25 Mart 2011 Cuma

Siyah-Beyaz


"You know what's wrong with you, Miss Whoever-you-are? You're chicken, you've got no guts. You're afraid to stick out your chin and say, "Okay, life's a fact, people do fall in love, people do belong to each other, because that's the only chance anybody's got for real happiness." You call yourself a free spirit, a "wild thing," and you're terrified somebody's gonna stick you in a cage. Well baby, you're already in that cage. You built it yourself. And it's not bounded in the west by Tulip, Texas, or in the east by Somali-land. It's wherever you go. Because no matter where you run, you just end up running into yourself."

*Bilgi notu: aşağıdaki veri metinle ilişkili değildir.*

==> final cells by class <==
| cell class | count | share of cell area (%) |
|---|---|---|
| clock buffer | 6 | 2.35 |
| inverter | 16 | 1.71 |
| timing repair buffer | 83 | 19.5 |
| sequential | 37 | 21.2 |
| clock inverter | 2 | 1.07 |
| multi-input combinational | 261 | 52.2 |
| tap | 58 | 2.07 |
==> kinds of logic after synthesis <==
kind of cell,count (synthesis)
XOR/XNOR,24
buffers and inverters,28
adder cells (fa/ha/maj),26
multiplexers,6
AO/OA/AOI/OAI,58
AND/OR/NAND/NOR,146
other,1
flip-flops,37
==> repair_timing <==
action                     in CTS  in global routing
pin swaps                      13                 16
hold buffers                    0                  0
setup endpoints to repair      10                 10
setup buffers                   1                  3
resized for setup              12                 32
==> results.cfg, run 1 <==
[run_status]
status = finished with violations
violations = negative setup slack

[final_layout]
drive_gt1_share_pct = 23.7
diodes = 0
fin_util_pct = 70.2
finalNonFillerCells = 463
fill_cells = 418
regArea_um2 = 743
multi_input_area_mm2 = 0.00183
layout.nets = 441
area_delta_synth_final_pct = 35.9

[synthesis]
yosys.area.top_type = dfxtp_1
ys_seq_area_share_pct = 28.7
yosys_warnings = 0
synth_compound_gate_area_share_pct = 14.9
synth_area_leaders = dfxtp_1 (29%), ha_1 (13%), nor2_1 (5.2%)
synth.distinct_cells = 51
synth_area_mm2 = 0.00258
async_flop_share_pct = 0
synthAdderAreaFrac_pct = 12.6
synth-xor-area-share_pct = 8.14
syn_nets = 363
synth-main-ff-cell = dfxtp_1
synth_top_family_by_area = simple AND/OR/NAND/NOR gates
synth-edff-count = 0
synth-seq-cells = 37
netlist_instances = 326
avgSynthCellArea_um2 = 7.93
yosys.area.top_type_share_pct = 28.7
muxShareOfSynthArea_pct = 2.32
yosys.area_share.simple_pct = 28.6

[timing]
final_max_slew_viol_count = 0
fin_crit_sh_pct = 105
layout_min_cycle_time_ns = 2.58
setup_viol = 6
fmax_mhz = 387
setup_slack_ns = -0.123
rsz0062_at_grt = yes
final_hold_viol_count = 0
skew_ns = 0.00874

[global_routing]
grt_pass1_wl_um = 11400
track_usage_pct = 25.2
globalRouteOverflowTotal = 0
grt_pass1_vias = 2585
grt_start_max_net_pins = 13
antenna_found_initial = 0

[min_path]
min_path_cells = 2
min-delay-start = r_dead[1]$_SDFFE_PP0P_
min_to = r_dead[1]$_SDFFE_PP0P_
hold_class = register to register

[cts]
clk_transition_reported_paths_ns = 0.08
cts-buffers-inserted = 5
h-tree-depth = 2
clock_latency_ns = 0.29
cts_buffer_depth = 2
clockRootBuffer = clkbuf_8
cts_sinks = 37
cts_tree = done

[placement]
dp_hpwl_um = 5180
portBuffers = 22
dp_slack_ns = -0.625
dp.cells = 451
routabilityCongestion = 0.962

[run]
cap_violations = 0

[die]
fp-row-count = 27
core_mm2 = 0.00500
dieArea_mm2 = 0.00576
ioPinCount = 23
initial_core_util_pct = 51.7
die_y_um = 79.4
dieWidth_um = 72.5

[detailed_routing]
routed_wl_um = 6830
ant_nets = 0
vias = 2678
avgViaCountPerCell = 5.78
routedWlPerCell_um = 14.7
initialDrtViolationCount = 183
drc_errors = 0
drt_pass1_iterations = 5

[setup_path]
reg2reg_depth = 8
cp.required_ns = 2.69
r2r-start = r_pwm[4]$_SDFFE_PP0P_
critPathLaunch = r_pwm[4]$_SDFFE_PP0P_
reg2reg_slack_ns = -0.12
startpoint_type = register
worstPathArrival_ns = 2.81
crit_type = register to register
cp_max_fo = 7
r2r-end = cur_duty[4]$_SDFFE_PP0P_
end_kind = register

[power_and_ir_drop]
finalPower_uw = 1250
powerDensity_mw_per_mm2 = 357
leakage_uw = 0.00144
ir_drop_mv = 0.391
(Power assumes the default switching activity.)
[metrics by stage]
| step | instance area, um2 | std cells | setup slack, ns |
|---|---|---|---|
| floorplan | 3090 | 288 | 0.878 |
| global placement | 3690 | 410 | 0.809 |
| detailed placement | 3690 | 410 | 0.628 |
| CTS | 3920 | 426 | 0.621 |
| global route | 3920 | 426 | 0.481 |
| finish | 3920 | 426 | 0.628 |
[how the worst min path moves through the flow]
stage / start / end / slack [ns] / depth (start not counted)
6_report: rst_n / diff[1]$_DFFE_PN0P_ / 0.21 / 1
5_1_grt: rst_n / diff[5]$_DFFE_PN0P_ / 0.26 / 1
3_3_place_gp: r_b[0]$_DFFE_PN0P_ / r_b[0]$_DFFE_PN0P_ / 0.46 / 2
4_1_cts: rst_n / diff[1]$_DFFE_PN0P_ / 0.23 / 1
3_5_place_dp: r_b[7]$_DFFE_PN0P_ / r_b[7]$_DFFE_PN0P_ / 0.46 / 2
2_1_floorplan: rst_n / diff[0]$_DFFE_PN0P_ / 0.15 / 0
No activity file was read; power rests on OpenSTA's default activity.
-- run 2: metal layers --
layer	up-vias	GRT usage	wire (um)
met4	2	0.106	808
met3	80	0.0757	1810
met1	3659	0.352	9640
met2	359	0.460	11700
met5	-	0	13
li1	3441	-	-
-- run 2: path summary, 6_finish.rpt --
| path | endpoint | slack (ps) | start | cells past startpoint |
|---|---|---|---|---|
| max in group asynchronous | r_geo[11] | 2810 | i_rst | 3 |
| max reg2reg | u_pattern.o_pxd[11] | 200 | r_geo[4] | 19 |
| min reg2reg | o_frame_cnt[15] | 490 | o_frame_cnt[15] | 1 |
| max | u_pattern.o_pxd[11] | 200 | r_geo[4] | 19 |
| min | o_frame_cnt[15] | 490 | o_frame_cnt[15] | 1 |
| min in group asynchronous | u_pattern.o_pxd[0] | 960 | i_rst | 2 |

Her eski bir aşk filmi izleyişimde kendi kendime diyorum ki, sorun aşkın olmaması değil; sorun hayatın siyah beyaz olmaması. Gerçekten. Hayat siyah beyaz olsaydı eminim o filmlerdeki gibi sadece birbirimize sarılıp, aşık olduğumuzu, birbirimizi sevdiğimizi anlar; tek bir kelime etmeden bütün duygularımızı birbirimizle paylaşabilirdik.
Bazen filtreli çekim olurdu. Mesela, sevdiğimizle birbirimize baktığımız anlar buğulu olurdu dünyanın geriye kalanı. Renklerin olmaması, hayatımızı hiç de etkilemez; tam tersine, yapaylığın içinde boğulmaz, olduğumuz gibi davranabilirdik.
Beyazın içinde gizli sözlere gerek kalmazdı belki; belki biraz daha gerçekçi olurduk. Hiç çekincemiz olmazdı. “Ya böyleyse?” demez; olduğumuzu ortaya koyardık. Biraz risk almasını öğrenir, bir şeyler için çok geç olmadan hareket ederdik.
Filmin adının “Tiffany’de Kahvaltı” ya da “Casablanca” olmasına gerek kalmazdı. Sadece bizim kendi filmimiz olur, adı da sadece “aşk” olurdu.


Belki de sadece fazla hayal kuruyorum, ha, ne dersiniz?